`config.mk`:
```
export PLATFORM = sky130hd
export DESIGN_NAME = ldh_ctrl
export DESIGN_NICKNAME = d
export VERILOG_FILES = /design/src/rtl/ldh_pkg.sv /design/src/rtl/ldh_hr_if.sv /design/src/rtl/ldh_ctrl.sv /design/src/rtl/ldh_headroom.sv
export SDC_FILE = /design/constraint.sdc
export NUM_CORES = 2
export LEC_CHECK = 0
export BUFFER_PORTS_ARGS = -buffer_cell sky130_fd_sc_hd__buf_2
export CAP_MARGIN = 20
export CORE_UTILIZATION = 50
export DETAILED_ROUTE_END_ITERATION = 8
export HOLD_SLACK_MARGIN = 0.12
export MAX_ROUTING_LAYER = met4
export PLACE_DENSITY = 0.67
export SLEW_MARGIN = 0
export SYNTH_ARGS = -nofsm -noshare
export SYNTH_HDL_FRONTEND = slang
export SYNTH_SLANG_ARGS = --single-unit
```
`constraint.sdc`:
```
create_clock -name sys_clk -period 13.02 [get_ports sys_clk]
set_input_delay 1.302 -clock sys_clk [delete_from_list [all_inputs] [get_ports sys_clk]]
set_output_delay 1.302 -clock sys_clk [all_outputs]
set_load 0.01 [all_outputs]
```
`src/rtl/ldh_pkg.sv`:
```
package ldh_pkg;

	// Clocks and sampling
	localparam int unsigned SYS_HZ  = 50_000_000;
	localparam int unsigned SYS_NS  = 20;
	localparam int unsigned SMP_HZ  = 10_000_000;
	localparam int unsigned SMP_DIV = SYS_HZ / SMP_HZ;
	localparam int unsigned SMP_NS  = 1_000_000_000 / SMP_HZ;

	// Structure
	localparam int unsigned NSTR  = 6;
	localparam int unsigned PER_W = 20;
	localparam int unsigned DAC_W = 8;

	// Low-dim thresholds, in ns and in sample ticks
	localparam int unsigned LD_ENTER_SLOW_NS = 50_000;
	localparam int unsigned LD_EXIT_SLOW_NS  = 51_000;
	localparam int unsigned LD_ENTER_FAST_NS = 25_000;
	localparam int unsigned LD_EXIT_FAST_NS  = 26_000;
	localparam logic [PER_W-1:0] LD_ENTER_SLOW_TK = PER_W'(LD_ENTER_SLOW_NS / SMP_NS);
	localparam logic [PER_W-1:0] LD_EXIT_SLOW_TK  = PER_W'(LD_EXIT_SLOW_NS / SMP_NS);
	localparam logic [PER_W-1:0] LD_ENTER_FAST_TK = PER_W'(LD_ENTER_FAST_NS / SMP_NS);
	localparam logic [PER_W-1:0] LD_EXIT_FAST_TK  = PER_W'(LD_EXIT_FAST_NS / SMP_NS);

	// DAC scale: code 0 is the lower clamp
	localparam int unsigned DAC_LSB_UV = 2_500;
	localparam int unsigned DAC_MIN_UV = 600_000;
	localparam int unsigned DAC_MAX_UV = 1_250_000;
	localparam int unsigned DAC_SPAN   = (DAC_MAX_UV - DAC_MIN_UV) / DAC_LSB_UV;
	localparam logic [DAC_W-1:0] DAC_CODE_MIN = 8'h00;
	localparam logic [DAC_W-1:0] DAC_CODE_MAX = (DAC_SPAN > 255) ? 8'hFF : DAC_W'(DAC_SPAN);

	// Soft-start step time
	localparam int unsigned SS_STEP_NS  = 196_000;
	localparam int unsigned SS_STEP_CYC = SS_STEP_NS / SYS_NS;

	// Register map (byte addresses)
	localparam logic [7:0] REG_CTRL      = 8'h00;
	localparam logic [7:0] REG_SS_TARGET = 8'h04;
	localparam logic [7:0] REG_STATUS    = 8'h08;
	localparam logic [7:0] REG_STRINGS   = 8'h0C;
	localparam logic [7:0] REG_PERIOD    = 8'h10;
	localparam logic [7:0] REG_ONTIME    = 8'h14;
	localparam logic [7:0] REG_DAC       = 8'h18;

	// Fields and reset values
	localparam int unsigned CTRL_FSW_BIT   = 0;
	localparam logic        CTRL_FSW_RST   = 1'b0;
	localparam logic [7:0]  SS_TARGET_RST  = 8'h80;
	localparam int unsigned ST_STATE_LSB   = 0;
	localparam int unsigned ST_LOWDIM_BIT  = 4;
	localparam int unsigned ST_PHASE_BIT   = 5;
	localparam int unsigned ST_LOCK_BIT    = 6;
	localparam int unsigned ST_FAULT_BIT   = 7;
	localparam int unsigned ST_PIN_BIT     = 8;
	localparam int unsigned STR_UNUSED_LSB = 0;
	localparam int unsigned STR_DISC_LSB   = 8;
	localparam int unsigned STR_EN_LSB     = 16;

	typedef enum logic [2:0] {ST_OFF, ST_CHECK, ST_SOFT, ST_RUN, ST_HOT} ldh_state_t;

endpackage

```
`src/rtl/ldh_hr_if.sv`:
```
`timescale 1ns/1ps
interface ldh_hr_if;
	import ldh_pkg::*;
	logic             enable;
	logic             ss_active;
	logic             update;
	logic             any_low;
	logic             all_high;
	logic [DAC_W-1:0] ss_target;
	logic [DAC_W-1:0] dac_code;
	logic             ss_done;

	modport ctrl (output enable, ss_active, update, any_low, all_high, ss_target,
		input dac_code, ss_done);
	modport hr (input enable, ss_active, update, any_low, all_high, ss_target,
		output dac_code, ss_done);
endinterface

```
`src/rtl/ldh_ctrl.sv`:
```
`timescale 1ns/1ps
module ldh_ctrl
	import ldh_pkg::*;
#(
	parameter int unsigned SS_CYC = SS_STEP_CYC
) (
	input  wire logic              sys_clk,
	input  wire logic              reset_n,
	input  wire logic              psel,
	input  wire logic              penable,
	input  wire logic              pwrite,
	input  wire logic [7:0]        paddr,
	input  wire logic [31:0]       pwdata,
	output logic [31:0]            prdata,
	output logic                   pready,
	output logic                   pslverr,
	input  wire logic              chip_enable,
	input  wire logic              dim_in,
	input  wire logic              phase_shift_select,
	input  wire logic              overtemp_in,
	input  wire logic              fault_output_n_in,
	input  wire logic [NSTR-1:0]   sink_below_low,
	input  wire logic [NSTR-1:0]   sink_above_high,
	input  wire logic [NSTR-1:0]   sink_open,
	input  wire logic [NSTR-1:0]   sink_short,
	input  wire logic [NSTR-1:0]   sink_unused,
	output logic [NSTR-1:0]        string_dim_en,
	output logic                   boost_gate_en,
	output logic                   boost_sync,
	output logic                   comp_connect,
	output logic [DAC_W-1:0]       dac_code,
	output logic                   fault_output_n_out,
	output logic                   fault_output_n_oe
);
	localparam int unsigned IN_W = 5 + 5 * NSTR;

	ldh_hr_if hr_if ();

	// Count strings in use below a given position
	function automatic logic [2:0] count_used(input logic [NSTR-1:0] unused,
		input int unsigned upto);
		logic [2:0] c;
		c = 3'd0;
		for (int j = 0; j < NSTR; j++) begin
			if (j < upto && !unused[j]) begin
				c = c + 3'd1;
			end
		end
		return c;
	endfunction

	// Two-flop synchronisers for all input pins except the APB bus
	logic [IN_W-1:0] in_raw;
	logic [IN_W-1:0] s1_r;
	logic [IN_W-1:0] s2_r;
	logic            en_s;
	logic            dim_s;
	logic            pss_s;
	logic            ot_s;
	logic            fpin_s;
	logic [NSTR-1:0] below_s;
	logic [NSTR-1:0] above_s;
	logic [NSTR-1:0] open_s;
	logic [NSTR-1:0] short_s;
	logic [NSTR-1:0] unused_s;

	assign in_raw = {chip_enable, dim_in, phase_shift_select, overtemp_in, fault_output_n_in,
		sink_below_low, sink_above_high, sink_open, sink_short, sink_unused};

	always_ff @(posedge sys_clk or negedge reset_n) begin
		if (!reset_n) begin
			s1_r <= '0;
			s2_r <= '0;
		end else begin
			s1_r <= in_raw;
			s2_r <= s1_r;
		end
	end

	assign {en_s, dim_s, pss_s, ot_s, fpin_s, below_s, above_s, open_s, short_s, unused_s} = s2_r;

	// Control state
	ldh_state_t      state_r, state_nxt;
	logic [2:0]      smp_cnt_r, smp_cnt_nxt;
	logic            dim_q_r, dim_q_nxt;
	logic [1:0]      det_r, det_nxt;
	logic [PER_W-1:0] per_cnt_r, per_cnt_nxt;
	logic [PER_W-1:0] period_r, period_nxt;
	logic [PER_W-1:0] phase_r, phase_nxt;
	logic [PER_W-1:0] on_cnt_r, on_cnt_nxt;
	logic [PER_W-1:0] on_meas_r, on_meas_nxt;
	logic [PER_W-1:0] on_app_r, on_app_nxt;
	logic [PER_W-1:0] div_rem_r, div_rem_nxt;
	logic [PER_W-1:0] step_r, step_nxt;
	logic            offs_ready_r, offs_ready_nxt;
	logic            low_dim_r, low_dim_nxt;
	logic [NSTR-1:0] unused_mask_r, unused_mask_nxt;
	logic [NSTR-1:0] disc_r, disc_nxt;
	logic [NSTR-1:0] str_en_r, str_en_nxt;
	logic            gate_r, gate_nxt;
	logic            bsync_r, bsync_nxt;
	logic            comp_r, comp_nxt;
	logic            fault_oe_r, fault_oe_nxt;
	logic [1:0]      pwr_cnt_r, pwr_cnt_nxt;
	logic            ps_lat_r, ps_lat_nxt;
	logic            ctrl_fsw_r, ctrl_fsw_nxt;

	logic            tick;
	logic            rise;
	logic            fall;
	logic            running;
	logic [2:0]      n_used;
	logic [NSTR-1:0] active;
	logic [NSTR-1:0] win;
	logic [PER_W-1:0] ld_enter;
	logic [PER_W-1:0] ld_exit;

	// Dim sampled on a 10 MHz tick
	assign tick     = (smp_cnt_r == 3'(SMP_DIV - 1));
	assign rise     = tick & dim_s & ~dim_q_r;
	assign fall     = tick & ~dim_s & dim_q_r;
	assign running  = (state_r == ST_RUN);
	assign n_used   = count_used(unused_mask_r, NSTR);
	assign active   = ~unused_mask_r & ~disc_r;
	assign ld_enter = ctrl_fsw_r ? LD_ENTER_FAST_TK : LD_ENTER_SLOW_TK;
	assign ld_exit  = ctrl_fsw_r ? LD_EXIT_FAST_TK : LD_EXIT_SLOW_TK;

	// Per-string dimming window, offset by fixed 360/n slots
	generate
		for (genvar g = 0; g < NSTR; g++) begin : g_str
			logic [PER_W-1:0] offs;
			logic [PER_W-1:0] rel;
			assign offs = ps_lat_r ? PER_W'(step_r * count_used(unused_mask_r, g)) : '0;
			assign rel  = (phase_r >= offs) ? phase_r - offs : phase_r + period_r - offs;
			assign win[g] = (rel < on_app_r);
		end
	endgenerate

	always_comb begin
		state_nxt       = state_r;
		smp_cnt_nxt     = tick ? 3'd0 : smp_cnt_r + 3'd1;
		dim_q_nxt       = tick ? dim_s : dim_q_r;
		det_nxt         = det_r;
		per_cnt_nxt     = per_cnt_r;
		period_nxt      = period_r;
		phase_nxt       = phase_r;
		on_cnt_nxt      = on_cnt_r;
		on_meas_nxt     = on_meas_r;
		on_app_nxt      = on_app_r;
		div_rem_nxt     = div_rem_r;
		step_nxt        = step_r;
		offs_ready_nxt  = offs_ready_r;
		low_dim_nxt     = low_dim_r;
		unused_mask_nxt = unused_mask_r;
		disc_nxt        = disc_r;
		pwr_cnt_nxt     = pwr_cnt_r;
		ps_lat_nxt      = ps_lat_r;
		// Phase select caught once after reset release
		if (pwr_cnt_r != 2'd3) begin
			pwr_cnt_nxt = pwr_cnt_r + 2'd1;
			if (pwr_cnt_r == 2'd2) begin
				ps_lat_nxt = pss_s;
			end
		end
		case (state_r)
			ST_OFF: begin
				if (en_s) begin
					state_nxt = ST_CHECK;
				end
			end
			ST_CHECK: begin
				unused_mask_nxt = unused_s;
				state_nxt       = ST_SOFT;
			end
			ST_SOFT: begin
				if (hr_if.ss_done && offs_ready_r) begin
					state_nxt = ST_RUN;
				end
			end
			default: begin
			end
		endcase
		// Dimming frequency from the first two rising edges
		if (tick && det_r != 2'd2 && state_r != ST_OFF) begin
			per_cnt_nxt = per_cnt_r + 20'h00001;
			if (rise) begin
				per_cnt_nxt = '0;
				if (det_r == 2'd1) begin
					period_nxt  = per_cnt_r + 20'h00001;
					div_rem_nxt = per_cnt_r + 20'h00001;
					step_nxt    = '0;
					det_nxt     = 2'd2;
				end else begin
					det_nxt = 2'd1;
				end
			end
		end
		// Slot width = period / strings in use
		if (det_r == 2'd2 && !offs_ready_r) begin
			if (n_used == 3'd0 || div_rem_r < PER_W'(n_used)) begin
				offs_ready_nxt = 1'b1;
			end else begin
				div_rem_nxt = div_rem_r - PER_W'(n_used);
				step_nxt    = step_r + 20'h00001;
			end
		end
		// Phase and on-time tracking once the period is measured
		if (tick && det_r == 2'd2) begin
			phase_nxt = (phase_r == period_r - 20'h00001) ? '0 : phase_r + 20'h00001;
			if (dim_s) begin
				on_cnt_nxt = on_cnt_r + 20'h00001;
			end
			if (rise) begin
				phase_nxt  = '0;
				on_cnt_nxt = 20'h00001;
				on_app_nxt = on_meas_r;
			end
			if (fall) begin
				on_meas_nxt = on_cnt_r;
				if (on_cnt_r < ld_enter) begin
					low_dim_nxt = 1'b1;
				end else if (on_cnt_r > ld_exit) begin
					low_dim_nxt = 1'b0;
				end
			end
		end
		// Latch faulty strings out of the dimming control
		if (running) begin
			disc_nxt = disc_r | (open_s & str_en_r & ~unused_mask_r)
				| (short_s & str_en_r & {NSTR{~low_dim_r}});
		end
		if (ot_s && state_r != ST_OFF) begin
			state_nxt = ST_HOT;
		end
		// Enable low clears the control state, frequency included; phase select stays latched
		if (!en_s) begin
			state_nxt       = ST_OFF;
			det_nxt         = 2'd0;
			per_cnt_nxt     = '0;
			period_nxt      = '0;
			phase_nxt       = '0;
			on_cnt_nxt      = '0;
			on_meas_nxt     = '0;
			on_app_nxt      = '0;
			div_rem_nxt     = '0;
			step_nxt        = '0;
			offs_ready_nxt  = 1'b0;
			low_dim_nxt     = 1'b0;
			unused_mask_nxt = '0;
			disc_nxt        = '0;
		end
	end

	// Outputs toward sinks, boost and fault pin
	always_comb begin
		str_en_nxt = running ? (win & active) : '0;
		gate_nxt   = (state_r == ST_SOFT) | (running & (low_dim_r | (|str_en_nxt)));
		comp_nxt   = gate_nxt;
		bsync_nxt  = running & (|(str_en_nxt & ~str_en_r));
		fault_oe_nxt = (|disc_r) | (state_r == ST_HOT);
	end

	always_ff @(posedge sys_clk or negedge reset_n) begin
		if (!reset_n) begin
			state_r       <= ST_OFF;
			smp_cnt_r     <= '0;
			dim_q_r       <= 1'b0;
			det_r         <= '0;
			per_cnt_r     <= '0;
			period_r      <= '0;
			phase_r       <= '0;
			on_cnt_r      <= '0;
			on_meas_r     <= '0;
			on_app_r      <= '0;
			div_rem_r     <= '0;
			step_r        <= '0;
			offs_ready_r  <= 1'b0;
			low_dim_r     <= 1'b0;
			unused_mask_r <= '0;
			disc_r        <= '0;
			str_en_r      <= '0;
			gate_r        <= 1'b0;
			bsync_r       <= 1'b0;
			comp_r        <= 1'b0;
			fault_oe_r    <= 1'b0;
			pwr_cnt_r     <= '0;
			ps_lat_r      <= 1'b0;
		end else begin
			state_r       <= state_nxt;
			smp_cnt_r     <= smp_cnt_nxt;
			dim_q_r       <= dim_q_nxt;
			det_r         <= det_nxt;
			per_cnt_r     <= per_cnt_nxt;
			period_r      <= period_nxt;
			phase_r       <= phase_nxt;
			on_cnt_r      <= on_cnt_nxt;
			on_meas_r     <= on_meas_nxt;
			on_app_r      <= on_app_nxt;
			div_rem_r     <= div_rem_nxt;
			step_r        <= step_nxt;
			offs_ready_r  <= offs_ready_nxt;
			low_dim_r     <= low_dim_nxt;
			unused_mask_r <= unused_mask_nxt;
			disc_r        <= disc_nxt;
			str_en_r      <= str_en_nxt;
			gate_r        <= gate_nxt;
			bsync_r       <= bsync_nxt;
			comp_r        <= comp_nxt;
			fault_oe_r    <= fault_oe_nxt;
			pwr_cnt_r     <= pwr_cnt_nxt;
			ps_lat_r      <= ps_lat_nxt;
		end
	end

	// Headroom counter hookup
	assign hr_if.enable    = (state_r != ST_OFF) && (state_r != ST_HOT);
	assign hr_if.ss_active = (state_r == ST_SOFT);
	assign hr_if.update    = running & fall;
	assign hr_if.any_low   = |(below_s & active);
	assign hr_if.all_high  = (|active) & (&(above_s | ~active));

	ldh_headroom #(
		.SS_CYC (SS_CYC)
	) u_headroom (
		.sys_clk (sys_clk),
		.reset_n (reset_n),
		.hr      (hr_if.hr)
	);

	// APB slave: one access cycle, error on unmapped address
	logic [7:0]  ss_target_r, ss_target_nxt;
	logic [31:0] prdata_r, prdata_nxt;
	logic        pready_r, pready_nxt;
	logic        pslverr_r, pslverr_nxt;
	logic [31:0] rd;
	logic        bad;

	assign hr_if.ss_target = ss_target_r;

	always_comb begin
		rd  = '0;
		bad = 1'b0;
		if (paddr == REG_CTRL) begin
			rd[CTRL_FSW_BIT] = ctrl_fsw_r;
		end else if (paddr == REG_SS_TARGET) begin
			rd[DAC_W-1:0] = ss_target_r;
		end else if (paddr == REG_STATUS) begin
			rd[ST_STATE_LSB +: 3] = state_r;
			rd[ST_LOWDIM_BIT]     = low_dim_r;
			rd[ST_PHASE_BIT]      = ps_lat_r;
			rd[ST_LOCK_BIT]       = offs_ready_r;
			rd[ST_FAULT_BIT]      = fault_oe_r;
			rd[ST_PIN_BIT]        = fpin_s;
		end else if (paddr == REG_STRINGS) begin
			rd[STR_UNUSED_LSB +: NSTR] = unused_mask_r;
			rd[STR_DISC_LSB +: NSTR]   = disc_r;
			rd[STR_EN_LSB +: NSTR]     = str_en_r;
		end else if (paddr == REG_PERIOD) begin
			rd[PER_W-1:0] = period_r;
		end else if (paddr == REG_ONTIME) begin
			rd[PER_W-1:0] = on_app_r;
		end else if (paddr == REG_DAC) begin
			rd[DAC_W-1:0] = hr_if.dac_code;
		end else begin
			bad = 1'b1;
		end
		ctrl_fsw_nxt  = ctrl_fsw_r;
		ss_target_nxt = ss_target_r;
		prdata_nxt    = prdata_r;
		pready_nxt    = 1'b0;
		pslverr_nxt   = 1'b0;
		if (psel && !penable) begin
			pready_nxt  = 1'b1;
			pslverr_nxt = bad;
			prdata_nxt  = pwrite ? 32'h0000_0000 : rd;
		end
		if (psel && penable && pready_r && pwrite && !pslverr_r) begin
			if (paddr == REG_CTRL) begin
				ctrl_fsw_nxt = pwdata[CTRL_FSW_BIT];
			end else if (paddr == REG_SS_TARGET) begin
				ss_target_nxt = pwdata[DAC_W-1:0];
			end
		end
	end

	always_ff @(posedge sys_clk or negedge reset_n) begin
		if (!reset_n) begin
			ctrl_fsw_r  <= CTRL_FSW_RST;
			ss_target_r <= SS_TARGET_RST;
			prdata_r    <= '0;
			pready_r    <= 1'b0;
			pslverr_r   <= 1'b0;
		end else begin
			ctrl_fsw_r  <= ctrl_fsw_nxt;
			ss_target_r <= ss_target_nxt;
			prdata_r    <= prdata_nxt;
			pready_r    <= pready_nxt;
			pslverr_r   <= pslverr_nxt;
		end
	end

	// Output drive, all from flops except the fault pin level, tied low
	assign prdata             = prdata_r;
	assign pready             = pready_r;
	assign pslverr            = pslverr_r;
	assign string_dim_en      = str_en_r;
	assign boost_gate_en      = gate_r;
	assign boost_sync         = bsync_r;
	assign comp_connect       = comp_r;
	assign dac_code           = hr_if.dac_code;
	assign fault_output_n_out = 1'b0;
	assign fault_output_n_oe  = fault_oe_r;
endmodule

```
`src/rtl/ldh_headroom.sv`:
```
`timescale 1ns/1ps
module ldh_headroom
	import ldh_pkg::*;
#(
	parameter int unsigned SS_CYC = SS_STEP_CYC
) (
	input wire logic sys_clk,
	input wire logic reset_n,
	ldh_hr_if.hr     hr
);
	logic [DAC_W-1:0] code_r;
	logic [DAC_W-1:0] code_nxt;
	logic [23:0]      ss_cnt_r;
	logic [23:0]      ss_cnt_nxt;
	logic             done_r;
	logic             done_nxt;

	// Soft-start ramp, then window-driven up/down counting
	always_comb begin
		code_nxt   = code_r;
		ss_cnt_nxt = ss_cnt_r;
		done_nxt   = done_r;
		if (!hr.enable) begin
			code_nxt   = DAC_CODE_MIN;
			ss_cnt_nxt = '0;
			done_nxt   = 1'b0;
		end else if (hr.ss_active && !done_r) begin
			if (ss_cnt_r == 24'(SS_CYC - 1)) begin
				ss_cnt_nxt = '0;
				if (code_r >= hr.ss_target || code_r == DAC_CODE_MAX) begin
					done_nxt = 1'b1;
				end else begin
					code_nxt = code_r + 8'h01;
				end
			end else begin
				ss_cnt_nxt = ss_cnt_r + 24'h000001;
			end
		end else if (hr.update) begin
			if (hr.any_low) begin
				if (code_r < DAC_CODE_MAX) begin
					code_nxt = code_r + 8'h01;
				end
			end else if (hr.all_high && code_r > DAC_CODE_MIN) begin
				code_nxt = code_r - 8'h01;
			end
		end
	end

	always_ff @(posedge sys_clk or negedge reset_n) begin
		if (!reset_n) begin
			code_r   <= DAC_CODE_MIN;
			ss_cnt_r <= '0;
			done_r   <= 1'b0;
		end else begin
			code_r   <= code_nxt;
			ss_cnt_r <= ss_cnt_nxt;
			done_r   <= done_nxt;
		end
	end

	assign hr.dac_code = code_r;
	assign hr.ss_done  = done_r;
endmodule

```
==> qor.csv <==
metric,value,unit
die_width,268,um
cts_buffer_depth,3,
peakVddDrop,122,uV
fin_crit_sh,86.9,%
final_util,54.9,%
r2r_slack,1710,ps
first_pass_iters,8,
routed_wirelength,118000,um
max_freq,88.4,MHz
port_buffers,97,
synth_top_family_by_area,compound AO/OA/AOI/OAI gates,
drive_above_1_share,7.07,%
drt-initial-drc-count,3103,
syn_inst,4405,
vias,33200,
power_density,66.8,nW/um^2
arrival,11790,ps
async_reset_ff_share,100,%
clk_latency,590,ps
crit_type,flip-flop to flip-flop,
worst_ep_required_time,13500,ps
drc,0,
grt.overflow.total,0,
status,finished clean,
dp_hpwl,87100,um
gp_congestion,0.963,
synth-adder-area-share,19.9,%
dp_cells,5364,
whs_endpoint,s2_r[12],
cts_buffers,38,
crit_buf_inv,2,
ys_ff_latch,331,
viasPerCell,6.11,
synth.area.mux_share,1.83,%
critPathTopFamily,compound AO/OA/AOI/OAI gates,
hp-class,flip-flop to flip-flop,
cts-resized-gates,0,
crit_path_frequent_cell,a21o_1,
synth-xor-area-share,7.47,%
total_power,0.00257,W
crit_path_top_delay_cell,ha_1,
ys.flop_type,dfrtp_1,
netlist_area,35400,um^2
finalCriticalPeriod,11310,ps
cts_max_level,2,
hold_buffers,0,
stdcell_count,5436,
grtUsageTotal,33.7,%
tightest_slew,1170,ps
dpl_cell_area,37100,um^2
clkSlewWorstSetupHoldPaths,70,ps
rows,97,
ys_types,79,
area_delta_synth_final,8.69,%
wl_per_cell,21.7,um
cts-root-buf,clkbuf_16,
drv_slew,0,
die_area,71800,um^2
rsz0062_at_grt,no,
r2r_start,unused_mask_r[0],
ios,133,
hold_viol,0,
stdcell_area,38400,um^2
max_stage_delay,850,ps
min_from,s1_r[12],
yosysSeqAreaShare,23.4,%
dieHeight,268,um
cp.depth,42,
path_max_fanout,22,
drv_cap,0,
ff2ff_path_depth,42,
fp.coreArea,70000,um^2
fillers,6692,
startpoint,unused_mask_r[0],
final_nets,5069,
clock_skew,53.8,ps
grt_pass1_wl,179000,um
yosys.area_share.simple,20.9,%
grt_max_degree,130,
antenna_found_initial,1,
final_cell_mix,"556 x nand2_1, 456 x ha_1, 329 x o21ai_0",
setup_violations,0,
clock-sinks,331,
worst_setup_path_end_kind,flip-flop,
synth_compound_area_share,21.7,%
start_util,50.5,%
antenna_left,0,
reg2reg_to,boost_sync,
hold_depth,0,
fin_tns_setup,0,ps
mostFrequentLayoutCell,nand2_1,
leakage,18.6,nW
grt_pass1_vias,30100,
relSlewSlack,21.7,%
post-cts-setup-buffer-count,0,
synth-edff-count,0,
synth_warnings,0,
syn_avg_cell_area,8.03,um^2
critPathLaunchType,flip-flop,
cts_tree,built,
——
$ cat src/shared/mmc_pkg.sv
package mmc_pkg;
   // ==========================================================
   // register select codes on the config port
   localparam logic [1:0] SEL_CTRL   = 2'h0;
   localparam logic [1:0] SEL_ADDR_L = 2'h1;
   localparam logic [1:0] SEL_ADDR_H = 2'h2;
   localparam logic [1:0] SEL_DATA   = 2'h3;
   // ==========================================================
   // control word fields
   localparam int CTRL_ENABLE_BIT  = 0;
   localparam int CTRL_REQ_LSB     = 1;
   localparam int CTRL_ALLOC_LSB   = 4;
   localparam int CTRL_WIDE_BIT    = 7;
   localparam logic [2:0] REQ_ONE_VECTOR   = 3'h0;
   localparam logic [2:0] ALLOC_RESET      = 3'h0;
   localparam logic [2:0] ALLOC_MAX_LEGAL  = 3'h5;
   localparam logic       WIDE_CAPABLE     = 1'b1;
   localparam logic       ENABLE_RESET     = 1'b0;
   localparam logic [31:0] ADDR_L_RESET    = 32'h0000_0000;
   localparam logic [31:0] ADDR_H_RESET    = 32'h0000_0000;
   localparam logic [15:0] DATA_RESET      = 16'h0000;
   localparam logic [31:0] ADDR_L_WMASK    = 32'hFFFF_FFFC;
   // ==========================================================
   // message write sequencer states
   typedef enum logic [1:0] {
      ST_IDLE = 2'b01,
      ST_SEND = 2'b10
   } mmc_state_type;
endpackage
——
### Task
Nothing but a number is wanted here: how many lines of the material contain the string "enum".

### Result
2